== TASK BRIEF ==
The answer must consist of every line from the entries below that contains the word "verdict".

== Extracted records ==
┄┄┄┄┄┄┄┄┄┄┄┄┄┄┄┄┄┄┄┄

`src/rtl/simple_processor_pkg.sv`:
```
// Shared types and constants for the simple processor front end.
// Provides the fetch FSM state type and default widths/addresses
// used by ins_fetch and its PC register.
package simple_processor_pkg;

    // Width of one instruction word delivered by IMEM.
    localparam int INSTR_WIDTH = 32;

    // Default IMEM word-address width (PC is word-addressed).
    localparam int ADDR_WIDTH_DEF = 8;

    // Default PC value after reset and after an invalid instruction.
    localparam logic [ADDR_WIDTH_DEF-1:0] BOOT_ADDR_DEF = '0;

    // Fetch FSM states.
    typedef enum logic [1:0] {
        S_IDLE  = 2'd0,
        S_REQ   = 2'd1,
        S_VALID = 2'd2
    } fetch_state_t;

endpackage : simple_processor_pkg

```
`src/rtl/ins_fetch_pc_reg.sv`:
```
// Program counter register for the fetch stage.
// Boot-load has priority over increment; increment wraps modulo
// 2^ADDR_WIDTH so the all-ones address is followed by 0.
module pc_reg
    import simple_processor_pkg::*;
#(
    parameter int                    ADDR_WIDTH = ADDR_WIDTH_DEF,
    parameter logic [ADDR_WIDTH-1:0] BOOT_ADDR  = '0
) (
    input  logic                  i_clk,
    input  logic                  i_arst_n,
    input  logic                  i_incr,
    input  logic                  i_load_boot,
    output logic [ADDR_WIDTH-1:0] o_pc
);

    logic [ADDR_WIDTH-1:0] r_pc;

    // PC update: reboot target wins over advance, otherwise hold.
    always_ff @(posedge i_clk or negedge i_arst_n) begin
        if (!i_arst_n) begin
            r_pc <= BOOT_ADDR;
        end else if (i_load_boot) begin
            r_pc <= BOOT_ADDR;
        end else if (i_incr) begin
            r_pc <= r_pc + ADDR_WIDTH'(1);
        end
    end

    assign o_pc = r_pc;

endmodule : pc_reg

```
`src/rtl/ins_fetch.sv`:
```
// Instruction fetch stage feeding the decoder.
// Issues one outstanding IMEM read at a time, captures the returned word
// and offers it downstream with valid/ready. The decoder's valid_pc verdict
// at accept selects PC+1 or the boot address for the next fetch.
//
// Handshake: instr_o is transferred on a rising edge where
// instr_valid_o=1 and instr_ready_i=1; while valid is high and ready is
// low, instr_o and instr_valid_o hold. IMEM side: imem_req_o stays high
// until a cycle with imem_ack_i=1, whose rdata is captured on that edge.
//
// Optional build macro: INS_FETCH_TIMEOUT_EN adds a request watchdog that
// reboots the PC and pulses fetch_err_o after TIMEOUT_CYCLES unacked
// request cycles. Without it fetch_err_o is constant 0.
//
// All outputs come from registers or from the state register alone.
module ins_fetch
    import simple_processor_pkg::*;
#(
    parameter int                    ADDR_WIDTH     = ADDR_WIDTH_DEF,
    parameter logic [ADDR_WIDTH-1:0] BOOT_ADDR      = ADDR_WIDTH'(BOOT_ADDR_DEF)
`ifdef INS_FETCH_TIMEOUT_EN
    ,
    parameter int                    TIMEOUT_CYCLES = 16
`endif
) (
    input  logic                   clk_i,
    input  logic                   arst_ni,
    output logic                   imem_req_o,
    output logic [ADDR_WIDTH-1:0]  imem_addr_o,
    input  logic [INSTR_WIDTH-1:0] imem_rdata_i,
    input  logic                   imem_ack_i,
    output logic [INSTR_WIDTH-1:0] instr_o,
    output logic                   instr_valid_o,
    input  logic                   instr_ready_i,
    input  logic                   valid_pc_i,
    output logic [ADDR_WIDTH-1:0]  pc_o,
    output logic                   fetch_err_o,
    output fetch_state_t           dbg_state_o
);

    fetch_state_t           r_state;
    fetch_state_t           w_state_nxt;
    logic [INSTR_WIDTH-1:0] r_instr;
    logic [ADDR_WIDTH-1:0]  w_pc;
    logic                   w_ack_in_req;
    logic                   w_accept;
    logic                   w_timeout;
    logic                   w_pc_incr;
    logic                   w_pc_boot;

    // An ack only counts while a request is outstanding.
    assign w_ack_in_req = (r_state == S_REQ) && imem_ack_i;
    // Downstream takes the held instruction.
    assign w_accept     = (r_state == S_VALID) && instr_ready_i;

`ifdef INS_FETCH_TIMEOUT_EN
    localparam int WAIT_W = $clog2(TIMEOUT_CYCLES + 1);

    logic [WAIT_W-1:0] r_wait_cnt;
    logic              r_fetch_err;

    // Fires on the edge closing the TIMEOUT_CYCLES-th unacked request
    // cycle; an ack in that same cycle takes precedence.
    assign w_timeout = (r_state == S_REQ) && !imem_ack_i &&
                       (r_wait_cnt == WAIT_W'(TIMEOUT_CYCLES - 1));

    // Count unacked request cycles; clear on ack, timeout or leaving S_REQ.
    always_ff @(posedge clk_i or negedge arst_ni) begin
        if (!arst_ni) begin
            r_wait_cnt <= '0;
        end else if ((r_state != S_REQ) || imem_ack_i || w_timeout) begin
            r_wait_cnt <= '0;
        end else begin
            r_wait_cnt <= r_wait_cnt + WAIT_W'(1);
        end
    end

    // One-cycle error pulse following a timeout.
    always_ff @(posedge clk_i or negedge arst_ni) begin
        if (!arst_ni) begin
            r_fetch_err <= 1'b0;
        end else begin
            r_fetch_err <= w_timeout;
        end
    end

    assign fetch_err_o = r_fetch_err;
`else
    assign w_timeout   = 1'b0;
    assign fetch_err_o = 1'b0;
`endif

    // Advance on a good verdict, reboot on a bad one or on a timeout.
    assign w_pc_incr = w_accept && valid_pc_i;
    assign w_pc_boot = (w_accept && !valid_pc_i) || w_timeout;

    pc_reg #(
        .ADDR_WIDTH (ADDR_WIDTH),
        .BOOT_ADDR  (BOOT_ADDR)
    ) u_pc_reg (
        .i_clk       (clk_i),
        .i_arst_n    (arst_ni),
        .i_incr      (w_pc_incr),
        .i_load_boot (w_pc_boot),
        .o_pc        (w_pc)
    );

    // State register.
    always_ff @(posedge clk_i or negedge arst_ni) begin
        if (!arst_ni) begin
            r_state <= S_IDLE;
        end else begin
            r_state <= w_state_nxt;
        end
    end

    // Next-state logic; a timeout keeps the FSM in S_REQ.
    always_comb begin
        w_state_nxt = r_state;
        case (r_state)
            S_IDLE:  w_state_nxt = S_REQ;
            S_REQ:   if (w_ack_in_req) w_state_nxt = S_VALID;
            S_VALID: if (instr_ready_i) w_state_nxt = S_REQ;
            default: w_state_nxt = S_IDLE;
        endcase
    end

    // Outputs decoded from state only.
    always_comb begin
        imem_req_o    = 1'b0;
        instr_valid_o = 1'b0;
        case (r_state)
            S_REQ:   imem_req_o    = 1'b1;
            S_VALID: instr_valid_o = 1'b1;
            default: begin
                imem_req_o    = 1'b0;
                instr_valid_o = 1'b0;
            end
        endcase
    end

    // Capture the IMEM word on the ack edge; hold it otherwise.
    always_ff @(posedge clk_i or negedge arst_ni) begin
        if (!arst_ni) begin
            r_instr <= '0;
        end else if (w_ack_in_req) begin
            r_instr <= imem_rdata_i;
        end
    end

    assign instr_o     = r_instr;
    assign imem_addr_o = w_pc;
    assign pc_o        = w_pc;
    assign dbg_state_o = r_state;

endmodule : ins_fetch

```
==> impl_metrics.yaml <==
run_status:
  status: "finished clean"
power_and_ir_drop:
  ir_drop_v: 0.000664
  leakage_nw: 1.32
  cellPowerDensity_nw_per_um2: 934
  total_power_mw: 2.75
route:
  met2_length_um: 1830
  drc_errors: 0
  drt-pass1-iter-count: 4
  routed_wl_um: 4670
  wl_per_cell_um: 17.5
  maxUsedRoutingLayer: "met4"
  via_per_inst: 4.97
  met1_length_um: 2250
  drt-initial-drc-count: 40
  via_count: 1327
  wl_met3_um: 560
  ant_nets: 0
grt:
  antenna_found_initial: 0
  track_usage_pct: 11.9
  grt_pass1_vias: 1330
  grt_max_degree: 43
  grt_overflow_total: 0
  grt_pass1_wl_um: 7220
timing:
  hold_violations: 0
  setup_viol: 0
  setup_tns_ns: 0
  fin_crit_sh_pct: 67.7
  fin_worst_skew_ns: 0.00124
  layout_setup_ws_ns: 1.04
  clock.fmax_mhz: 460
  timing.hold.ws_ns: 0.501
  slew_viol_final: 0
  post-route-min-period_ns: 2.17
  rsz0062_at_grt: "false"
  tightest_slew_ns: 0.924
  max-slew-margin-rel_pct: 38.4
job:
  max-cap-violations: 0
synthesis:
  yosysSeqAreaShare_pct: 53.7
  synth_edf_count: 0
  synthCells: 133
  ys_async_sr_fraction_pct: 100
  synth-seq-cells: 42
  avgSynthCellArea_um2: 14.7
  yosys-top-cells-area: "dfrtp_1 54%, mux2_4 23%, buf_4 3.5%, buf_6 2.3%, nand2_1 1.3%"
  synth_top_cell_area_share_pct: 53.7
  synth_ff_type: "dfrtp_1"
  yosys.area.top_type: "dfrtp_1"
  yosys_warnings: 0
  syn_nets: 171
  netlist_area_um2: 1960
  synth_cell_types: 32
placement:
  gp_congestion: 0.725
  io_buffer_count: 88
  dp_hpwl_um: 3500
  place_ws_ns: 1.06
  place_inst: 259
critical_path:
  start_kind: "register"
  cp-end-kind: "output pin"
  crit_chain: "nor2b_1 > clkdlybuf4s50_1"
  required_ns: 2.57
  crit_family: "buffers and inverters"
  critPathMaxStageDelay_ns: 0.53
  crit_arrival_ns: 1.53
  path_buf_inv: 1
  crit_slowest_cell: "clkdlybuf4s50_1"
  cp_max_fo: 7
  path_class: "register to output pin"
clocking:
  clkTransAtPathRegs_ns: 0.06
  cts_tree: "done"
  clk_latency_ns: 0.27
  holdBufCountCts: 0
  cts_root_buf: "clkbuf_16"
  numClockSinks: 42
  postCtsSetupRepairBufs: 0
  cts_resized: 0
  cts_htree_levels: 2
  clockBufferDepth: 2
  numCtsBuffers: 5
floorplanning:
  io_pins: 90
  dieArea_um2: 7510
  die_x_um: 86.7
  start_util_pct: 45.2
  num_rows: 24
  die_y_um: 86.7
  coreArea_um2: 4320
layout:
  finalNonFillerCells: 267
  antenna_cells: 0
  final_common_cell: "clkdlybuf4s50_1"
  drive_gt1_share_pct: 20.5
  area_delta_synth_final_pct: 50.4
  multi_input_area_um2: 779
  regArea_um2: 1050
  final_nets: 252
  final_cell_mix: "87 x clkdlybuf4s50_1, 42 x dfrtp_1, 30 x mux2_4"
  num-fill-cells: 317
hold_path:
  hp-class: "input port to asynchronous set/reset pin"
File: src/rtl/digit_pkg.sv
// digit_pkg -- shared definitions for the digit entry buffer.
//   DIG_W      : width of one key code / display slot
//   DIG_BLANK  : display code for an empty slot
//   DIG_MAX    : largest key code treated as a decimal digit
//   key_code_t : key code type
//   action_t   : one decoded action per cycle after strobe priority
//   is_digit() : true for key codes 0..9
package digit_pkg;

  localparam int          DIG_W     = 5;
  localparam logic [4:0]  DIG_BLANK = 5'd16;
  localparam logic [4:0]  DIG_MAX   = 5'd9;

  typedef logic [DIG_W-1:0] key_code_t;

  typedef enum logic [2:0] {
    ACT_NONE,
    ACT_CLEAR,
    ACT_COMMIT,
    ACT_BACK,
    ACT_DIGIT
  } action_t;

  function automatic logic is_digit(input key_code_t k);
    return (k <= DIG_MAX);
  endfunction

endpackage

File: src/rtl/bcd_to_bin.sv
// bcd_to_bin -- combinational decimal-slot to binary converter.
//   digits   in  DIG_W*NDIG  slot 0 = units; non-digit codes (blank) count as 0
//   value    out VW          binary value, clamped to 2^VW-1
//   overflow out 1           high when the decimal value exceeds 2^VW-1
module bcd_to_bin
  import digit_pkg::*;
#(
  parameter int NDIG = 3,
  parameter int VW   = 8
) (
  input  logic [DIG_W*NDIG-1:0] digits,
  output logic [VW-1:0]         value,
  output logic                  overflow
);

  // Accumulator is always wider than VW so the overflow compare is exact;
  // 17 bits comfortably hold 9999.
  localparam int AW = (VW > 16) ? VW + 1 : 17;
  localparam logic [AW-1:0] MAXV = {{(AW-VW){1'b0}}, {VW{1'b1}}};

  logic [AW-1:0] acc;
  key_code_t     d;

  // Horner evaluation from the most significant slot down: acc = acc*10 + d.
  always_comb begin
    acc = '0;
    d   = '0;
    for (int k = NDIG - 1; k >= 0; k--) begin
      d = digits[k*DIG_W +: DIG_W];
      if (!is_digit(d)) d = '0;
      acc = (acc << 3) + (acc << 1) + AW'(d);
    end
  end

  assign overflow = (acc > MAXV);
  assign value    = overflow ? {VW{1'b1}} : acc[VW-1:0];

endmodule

┄┄┄┄┄┄┄┄┄┄┄┄┄┄┄┄┄┄┄┄

== EXPECTED OUTPUT ==
// and offers it downstream with valid/ready. The decoder's valid_pc verdict
    // Advance on a good verdict, reboot on a bad one or on a timeout.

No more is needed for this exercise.